- **Material to process**:

==> 05-10: inputs <==
==> flow/design.v <==
`timescale 1ns / 1ps
module scrambler
 #(parameter WIDTH = 32,
   parameter SEED = 7'b1111111)
  (input aclk,
   input aresetn,
   input [WIDTH-1:0] s_axis_tdata,
   input [3:0] s_axis_tuser,
   input s_axis_tvalid,
   output s_axis_tready,
   input s_axis_tlast,
   output reg [WIDTH-1:0] m_axis_tdata,
   output reg [3:0] m_axis_tuser,
   output reg m_axis_tvalid,
   input m_axis_tready,
   output reg m_axis_tlast);
  localparam TAIL_MASK = {{7{1'b0}}, {(WIDTH-7){1'b1}}};
  wire axis_tready_int = m_axis_tready;
  assign s_axis_tready = axis_tready_int;
  wire m_handshake = m_axis_tvalid && axis_tready_int;
  wire s_handshake = s_axis_tvalid && axis_tready_int;
  reg [6:0] lfsr;
  wire [WIDTH-1:0] fb;
  genvar i;
  generate
    for (i = 0; i < WIDTH; i = i + 1) begin : gen_feedback
      if (i < 4)
        assign fb[i] = lfsr[i+3] ^ lfsr[i];
      else if (i < 7)
        assign fb[i] = lfsr[i] ^ fb[i-4];
      else
        assign fb[i] = fb[i-7] ^ fb[i-4];
    end
  endgenerate
  always @(posedge aclk)
    if (~aresetn) begin
      m_axis_tdata <= {WIDTH{1'b0}};
      m_axis_tuser <= 4'h0;
      m_axis_tlast <= 1'b0;
      m_axis_tvalid <= 1'b0;
    end
    else if (s_handshake) begin
      if (s_axis_tlast)
        m_axis_tdata <= (s_axis_tdata ^ fb) & TAIL_MASK;
      else
        m_axis_tdata <= s_axis_tdata ^ fb;
      m_axis_tuser <= s_axis_tuser;
      m_axis_tlast <= s_axis_tlast;
      m_axis_tvalid <= 1'b1;
    end
    else if (m_handshake)
      m_axis_tvalid <= 1'b0;
  always @(posedge aclk)
    if (~aresetn)
      lfsr <= SEED;
    else if (s_handshake)
      lfsr <= fb[WIDTH-1:WIDTH-7];
endmodule
`timescale 1ns / 1ps
module encoder
 #(parameter WIDTH = 24)
  (input aclk,
   input aresetn,
   input [WIDTH-1:0] s_axis_tdata,
   input [3:0] s_axis_tuser,
   input s_axis_tvalid,
   output s_axis_tready,
   input s_axis_tlast,
   output reg [2*WIDTH-1:0] m_axis_tdata,
   output reg [3:0] m_axis_tuser,
   output reg m_axis_tvalid,
   input m_axis_tready,
   output reg m_axis_tlast);
  localparam HISTSIZE = 6;
  wire axis_tready_int = m_axis_tready;
  assign s_axis_tready = axis_tready_int;
  wire m_handshake = m_axis_tvalid && axis_tready_int;
  wire s_handshake = s_axis_tvalid && axis_tready_int;
  reg [2*WIDTH-1:0] m_axis_tdata_int;
  wire [WIDTH-1:0] g0;
  wire [WIDTH-1:0] g1;
  wire [2*WIDTH-1:0] hr;
  wire [2*WIDTH-1:0] tfr;
  wire [2*WIDTH-1:0] ttr;
  reg [HISTSIZE-1:0] history;
  wire [WIDTH+HISTSIZE-1:0] operand = {s_axis_tdata, history};
  genvar i;
  generate
    for (i = 0; i < WIDTH; i = i + 1) begin : gen_poly
      assign g0[i] = operand[i+6] ^ operand[i+4] ^ operand[i+3] ^ operand[i+1] ^ operand[i];
      assign g1[i] = g0[i] ^ operand[i+5] ^ operand[i+1];
    end
    for (i = 0; i < 2*WIDTH-1; i = i + 2) begin : gen_half_rate
      assign hr[i]   = g0[i/2];
      assign hr[i+1] = g1[i/2];
    end
    for (i = 0; i < 3*WIDTH/2-2; i = i + 3) begin : gen_two_thirds
      assign ttr[i]   = g0[2*(i/3)];
      assign ttr[i+1] = g1[2*(i/3)];
      assign ttr[i+2] = g0[2*(i/3)+1];
    end
    for (i = 0; i < 4*WIDTH/3-3; i = i + 4) begin : gen_three_fourths
      assign tfr[i]   = g0[i-i/4];
      assign tfr[i+1] = g1[i-i/4];
      assign tfr[i+2] = g0[i-i/4+1];
      assign tfr[i+3] = g1[i-i/4+2];
    end
  endgenerate
  assign ttr[2*WIDTH-1:3*WIDTH/2] = 0;
  assign tfr[2*WIDTH-1:4*WIDTH/3] = 0;
  always @*
    case (s_axis_tuser)
      4'b1111, 4'b0111, 4'b1011, 4'b0011:
        m_axis_tdata_int = tfr;
      4'b0001:
        m_axis_tdata_int = ttr;
      default:
        m_axis_tdata_int = hr;
    endcase
  always @(posedge aclk)
    if (~aresetn) begin
      m_axis_tdata <= {2*WIDTH{1'b0}};
      m_axis_tuser <= 4'h0;
      m_axis_tlast <= 1'b0;
      m_axis_tvalid <= 1'b0;
    end
    else if (s_handshake) begin
      m_axis_tdata <= m_axis_tdata_int;
      m_axis_tuser <= s_axis_tuser;
      m_axis_tlast <= s_axis_tlast;
      m_axis_tvalid <= 1'b1;
    end
    else if (m_handshake)
      m_axis_tvalid <= 1'b0;
  always @(posedge aclk)
    if (~aresetn)
      history <= {HISTSIZE{1'b0}};
    else if (s_handshake)
      history <= s_axis_tdata[WIDTH-1:WIDTH-HISTSIZE];
endmodule
`timescale 1ns / 1ps
module system
  #(parameter WIDTH = 24)
   (input aclk,
    input aresetn,
    input [WIDTH-1:0] s_axis_tdata,
    input s_axis_tvalid,
    output s_axis_tready,
    input s_axis_tlast,
    input [3:0] s_axis_tuser,
    output [2*WIDTH-1:0] m_axis_tdata,
    output m_axis_tvalid,
    input m_axis_tready,
    output m_axis_tlast,
    output [3:0] m_axis_tuser);
    localparam SEED = 7'b1011101;
    wire [WIDTH-1:0] s2e_tdata;
    wire s2e_tvalid;
    wire s2e_tready;
    wire s2e_tlast;
    wire [3:0] s2e_tuser;
    scrambler #(.WIDTH(WIDTH), .SEED(SEED)) scrambler_i(
        .aclk(aclk),
        .aresetn(aresetn),
        .s_axis_tdata(s_axis_tdata),
        .s_axis_tvalid(s_axis_tvalid),
        .s_axis_tready(s_axis_tready),
        .s_axis_tuser(s_axis_tuser),
        .s_axis_tlast(s_axis_tlast),
        .m_axis_tdata(s2e_tdata),
        .m_axis_tvalid(s2e_tvalid),
        .m_axis_tready(s2e_tready),
        .m_axis_tuser(s2e_tuser),
        .m_axis_tlast(s2e_tlast)
    );
    encoder #(.WIDTH(WIDTH)) encoder_i(
        .aclk(aclk),
        .aresetn(aresetn),
        .s_axis_tdata(s2e_tdata),
        .s_axis_tvalid(s2e_tvalid),
        .s_axis_tready(s2e_tready),
        .s_axis_tuser(s2e_tuser),
        .s_axis_tlast(s2e_tlast),
        .m_axis_tdata(m_axis_tdata),
        .m_axis_tvalid(m_axis_tvalid),
        .m_axis_tready(m_axis_tready),
        .m_axis_tuser(m_axis_tuser),
        .m_axis_tlast(m_axis_tlast)
    );
endmodule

- **What you will do**: Count how many lines in the entries hold "begin" and reply with that number alone.

- **Response box**: 9